Which at least puts us ahead of Louis XVIII.
What's fascinating to me is that the sequester bill specified massive cuts to both defense and to non-defense discretionary spending. The latter will be even worse for the economy. And yet no one in the MSM seems to care or even mention those cuts, even while they breathlessly cover the Crazyhawk Panic Tour.
Did I read right?
The article above this one is about Republican Secure America Now ads against Obama, and this article is about Congress wanting defense budget cuts, and blaming defense budget cuts on Obama?

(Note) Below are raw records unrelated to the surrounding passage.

File: config.mk
export PLATFORM = sky130hd
export DESIGN_NAME = barcode_period_meter
export DESIGN_NICKNAME = d
export VERILOG_FILES = /design/src/rtl/barcode_period_meter.sv
export SDC_FILE = /design/constraint.sdc
export NUM_CORES = 1
export LEC_CHECK = 0
export ABC_AREA = 1
export BUFFER_PORTS_ARGS = -buffer_cell sky130_fd_sc_hd__buf_2
export CORE_UTILIZATION = 51
export CTS_CLUSTER_SIZE = 12
export DETAILED_ROUTE_END_ITERATION = 16
export PLACE_DENSITY = 0.67
export RECOVER_POWER = 25
export SETUP_SLACK_MARGIN = 0.4
export SYNTH_ARGS = -nofsm -noshare
export SYNTH_HDL_FRONTEND = slang
export SYNTH_SLANG_ARGS = --single-unit
File: constraint.sdc
create_clock -name sck -period 7.3 [get_ports sck]
set_input_delay 0.365 -clock sck [delete_from_list [all_inputs] [get_ports sck]]
set_output_delay 0.365 -clock sck [all_outputs]
set_load 0.05 [all_outputs]
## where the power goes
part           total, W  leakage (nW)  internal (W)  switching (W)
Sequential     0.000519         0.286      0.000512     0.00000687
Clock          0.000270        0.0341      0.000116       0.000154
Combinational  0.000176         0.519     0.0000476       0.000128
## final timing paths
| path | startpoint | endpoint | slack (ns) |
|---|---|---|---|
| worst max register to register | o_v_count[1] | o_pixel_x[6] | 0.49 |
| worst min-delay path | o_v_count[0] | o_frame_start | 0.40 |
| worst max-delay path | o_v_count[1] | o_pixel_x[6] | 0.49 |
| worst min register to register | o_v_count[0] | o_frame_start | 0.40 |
--- config.mk ---
export PLATFORM = sky130hd
export DESIGN_NAME = mc_control_unit
export DESIGN_NICKNAME = d
export VERILOG_FILES = /design/src/rtl/control_pkg.sv /design/src/rtl/alu_op_decode.sv /design/src/rtl/mc_control_unit.sv
export SDC_FILE = /design/constraint.sdc
export NUM_CORES = 1
export LEC_CHECK = 0
export BUFFER_PORTS_ARGS = -buffer_cell sky130_fd_sc_hd__buf_4
export CAP_MARGIN = 20
export CORE_MARGIN = 8
export CORE_UTILIZATION = 52
export DETAILED_ROUTE_END_ITERATION = 10
export GPL_TIMING_DRIVEN = 0
export PLACE_DENSITY = 0.94
export SLEW_MARGIN = 25
export SYNTH_ARGS = -nofsm -noshare
export SYNTH_HDL_FRONTEND = slang
export SYNTH_HIERARCHICAL = 1
export SYNTH_SLANG_ARGS = --single-unit
--- constraint.sdc ---
create_clock -name clk -period 7.2 [get_ports clk]
set_input_delay 0.36 -clock clk [delete_from_list [all_inputs] [get_ports clk]]
set_output_delay 0.36 -clock clk [all_outputs]
set_load 0.005 [all_outputs]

Because they include welfare/medicaid/Social Security?(I think) and they want to cut those anyway...........plus - they don't USE those programs which makes them less than nothing in the eyes of Congress.
Very humorous. All three of these jokers - McCain, Graham, and Ayotte - voted to approve the sequestration bill.
http://www.senate.gov/legislative/LIS/roll_call_lists/roll_call_vote_cfm.cfm?congress=112&session=1&vote=00123
Correction...only McCain voted in favor.
Thanks, Sue. I guess we need to follow the reporters around and shout out our own questions if they won't... "Why did you vote for that, Senator?" " Why did you vote for sequestration?" Get the cameras rolling...
McCain you are part of the Republican leadership! So what you need to do is look in a mirror and ask yourself "WTF was I thinking!"
In keeping with "Keep the government's hands off Medicare", we now have "government spending doesn't create jobs,,, defense spending does...". Lawrence O'Donnell pointed out this is about the only way to get defense spending cuts..
I think it's inevitable, probably due some kind of emergency, that governments (European sooner) will realize they can create value without borrowing (print money) and yeah,, they will have to control speculation/monopolize some resources/energy.. No more taxes, the rich can spend all the money they want on themselves (not speculations) and fill their basements with the extra monies.
This sentence is impossible: "What was our Republican leadership thinking?"
You have to have the one thing a Republican cannot have and still be a Republican, in order to think.
Where's Shooter (change the first "o" to an "i" and the second "o" to a "t") to defend these wonderful patriots.
Lets see if I understand this correctly.
The GOP argument is, "We agreed to a poison pill in the debt ceiling negotiations that would insure that we would negotiate in good faith and now that we have failed to negotiate in good faith and it is time to swallow the poison pill, it is all Obama's fault."
Is that about it? Or am I missing something here?
Isn't that what got us here in the first place? The committee of 12 who had -what- six months to get together and work out a solution to the problem, KNOWING that if they didn't sequestration would happen? And at the end, they just walked out and waggled their crooked tails and looked up at the ceiling.
Obama can't win for losing - the lies are getting to me. Nobody makes a big enough deal about his Jobs Bill languishing in Congress - and now they're getting ready to take a break - because they're so worn out from naming post offices - and of course even if they weren't, the Jobs Bill couldn't get through anyway. It's enough to make you wish a bridge that NOBODY ever crosses would collapse while they're gone.
Don't be silly. It was all the committee work and negotiations on the 30-plus bills revoking Obamacare that exhausted them.